このポリシーに準拠したうえで、IAM GroupがSwitch出来るRoleを絞るために、IAM Role側の信頼関係を用いて制御しました。
本記事では、このIAM Role側の信頼関係用いたSwitch Role制御の実装方法に関してご紹介させて頂きます。
信頼関係を用いた制御
ポイントとしては、以下2つです。
- ユーザに役割を示すタグをつける
※IAM Groupにはタグをつけることが出来ないため、IAM Userにタグをつけます。
そのタグをベースに信頼関係にてSwitchさせるかどうかの制御をしています。 - IAM Roleの信頼関係でユーザのタグにより、Roleの引き渡しを制御する
それぞれのポイントに分けて、紹介させて頂きます。
ユーザにつけるタグ
グループ名をKeyとし、役割をValueに入れています。
上記の場合、infraGroupに所属し、開発(dev)、本番(prod)環境に対して、adminという役割を持つ形となります。
IAM Roleの信頼関係に関わってくるのですが、「:」を用いて役割所掌をつなげています。
IAM Roleの信頼関係
IAM Roleの信頼関係は以下のようになります。
"Statement": [
{
"Action": "sts:AssumeRole",
"Condition": {
"StringLike": {
"aws:PrincipalArn": "arn:aws:iam::jumpアカウント:user/*"
},
"ForAnyValue:StringLike": {
"aws:PrincipalTag/infraGroup": [
"*dev-admin*"
]
}
},
"Effect": "Allow",
"Principal": { "AWS": "arn:aws:iam::jumpアカウント:root" }
ここが本構成の最重要ポイントととなります。
IAM Userと関連する部分にフォーカスして紹介させて頂きます。
"StringLike": {
Condition句の一部となります。
JumpアカウントのIAM UserからのみこのRoleを引き受けることを許可しています。
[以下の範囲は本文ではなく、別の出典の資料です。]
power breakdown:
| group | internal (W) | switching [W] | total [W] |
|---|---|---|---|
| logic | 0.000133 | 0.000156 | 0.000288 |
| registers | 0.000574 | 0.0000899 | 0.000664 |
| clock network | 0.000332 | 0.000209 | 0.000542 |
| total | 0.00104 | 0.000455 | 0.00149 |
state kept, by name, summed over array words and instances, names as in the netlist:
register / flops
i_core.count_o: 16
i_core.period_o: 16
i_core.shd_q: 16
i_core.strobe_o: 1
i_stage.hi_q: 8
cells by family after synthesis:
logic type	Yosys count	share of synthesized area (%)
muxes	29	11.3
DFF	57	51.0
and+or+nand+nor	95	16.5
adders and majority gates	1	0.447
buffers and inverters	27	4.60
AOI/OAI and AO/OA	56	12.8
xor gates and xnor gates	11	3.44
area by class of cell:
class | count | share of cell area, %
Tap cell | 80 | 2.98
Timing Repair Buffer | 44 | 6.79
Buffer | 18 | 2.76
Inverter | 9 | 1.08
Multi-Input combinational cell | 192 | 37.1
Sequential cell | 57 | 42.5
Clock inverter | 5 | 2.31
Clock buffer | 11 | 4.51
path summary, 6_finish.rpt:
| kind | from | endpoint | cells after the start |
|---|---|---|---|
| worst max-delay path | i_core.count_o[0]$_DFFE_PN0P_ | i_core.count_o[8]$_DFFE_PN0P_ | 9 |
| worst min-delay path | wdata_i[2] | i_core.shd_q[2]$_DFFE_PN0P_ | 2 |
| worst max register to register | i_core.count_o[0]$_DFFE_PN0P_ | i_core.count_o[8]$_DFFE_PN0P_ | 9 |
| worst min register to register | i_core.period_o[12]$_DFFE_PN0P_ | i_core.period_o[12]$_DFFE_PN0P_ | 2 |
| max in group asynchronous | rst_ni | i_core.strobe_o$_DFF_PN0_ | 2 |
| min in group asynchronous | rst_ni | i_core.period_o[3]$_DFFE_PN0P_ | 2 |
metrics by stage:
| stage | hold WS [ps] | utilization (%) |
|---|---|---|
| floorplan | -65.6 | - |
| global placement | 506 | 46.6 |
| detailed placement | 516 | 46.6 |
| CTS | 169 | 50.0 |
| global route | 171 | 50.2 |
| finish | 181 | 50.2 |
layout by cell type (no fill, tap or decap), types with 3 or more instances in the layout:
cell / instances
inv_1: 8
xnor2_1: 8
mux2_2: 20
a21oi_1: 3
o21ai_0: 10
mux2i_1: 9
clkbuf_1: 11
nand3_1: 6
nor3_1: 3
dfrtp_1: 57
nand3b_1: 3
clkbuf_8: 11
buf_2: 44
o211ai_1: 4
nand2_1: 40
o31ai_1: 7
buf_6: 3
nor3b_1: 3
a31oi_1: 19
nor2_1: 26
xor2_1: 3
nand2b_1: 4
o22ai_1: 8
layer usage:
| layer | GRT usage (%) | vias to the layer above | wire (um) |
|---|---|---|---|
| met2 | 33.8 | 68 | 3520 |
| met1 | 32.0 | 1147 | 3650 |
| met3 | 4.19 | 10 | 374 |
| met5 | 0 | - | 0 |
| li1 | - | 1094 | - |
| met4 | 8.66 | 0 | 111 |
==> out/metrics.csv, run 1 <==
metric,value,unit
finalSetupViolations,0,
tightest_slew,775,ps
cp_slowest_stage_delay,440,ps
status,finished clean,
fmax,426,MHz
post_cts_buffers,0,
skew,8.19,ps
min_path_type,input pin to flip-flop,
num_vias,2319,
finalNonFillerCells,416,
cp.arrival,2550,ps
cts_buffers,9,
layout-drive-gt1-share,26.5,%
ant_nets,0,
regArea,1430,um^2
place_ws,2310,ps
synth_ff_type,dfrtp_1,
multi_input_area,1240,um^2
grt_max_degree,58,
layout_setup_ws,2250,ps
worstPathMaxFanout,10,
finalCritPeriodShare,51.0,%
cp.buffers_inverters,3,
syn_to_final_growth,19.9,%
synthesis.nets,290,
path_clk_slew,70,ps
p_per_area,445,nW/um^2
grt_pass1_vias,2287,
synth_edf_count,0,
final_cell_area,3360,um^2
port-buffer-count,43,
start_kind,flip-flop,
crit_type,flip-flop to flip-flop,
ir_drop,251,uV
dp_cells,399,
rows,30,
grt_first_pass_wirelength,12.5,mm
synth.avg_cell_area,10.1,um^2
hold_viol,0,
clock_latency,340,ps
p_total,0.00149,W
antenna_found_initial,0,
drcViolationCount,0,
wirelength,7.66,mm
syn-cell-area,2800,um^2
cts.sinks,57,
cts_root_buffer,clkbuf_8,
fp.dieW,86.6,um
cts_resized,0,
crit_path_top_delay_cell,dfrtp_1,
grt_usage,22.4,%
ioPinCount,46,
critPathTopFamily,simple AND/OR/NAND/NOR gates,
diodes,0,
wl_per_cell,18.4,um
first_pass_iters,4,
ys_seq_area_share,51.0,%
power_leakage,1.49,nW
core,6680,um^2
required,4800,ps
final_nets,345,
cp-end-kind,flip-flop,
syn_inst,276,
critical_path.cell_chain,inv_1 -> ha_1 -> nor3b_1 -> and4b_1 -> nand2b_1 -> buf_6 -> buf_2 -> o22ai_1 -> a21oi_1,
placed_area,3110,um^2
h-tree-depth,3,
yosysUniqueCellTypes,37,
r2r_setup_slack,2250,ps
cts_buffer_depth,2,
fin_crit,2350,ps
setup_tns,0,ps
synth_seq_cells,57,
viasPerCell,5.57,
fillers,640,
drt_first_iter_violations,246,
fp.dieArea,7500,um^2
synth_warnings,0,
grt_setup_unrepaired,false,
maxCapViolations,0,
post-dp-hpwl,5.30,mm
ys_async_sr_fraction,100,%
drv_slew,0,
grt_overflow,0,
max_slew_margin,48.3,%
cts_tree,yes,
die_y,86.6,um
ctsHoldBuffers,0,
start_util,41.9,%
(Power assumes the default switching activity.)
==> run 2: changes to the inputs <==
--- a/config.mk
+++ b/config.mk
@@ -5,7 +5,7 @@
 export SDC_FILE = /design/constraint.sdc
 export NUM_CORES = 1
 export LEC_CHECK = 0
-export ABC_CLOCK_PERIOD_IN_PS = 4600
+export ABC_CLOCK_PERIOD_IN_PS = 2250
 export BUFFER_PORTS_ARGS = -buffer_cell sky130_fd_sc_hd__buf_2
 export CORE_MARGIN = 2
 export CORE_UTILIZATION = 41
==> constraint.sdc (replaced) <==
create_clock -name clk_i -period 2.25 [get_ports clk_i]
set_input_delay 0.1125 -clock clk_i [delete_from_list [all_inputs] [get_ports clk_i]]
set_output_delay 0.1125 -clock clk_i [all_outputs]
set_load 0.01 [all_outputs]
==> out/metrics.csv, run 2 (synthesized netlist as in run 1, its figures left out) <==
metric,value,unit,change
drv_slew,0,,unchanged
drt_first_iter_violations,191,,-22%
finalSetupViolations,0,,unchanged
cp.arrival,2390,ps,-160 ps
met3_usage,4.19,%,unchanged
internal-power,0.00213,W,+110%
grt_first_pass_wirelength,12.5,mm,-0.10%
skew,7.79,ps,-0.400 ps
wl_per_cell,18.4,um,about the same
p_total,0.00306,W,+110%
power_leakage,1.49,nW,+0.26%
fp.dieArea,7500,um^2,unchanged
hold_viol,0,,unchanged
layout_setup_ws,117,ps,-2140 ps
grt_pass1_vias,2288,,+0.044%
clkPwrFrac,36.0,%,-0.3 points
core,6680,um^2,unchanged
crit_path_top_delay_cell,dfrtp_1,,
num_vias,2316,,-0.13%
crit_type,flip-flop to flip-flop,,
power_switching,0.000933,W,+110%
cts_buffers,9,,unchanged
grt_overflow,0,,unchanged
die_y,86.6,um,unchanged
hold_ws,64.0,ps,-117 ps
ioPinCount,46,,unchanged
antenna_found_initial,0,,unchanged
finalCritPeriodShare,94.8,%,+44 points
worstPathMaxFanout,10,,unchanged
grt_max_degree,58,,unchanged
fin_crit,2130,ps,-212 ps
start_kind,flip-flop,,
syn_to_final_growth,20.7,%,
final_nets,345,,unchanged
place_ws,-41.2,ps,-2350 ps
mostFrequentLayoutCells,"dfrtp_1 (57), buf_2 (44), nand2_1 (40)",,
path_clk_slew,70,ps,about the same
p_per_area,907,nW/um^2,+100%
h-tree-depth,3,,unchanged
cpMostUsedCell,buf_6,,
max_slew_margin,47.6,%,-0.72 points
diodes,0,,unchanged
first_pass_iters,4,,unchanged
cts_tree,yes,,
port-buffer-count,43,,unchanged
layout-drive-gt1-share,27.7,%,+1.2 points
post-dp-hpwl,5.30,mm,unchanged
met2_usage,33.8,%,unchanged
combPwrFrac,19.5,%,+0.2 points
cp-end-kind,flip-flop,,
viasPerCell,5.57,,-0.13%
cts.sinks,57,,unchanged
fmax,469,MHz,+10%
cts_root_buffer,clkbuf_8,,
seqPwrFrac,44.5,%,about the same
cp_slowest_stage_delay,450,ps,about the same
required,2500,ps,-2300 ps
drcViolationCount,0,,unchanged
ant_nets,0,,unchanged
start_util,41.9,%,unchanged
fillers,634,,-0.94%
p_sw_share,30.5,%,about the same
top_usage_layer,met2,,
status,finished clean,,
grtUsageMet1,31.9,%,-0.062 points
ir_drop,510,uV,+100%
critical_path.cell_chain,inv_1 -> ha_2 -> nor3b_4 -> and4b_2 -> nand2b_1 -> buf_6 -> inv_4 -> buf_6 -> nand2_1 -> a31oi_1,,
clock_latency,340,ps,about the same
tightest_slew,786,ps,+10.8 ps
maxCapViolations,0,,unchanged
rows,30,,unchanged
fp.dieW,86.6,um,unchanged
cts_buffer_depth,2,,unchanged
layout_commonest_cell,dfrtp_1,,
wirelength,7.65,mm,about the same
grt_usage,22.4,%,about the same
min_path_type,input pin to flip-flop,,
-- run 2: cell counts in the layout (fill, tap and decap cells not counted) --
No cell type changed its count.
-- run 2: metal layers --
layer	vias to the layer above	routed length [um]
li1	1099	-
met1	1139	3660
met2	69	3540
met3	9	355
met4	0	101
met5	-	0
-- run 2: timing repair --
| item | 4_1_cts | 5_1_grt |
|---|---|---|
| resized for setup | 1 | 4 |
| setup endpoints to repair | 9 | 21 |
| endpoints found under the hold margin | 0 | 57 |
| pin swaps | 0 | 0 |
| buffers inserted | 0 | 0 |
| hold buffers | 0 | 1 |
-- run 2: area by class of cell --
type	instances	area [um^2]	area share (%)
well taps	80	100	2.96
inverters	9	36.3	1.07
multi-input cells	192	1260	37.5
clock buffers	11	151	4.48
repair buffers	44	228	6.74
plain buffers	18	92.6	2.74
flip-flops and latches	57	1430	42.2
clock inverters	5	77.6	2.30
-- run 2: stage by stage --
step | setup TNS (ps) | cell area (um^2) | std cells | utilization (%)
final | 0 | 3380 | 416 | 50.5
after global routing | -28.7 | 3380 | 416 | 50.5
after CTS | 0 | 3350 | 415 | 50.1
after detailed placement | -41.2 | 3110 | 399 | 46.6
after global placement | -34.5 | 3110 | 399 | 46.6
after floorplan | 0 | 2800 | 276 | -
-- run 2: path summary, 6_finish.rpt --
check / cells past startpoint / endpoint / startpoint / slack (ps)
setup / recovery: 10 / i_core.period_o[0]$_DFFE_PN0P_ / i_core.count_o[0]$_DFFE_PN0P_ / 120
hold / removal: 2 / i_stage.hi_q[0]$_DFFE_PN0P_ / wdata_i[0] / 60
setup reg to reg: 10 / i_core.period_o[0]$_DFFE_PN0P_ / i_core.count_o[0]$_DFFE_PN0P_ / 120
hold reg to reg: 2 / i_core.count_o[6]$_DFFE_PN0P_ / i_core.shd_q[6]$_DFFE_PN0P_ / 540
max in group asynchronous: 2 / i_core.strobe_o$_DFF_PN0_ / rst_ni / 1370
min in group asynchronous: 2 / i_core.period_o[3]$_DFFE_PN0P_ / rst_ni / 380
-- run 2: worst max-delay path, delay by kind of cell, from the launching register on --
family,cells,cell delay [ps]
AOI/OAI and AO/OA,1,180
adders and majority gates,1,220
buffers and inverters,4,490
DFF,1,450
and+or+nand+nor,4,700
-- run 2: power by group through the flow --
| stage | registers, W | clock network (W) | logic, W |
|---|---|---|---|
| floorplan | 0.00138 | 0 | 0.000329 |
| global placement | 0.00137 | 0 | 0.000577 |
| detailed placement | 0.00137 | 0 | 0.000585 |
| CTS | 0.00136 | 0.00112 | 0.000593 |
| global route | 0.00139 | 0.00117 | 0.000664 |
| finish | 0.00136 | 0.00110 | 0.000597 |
"ForAnyValue:StringLike": {
Condition句の一部となりです。
IAM UserにinfraGroupタグが設定されており、そのタグ値に「dev-admin」が含まれる場合のみ、このRoleを引き受けることを許可しています。
"*dev-admin*"のように「*」で囲んでいるのは、「prod」等他の環境に対しても権限を持つ場合IAM Userのタグにて「:」でつなげています。
例:「dev-admin:prod-admin」
そのため、前段や後段に「:」がある可能性があるため「*]で囲っています。
まとめ
今回は、Jumpアカウントを用いたマルチアカウント環境下で、信頼関係を用いてSwitch Roleを制御する方法をご紹介させて頂きました。
素直に考えるとPolicyで制御しちゃえばいいんですが、このやり方の優位性は同じIAM Groupに所属させたうえで、Assume Role先を制御できるので、Groupから一段掘り下げて細かく制御することができる部分にあります。なので、無駄にGroupを乱立させなくてよいというメリットが出てきます。
Jumpアカウントを構成したマルチアカウント環境下で、Switch Roleのご利用をご検討の際は、ご紹介させて頂いた内容を参考にして頂けると幸いです。
※ 本ブログに記載した内容は個人の見解であり、所属する会社、組織とは全く関係ありません。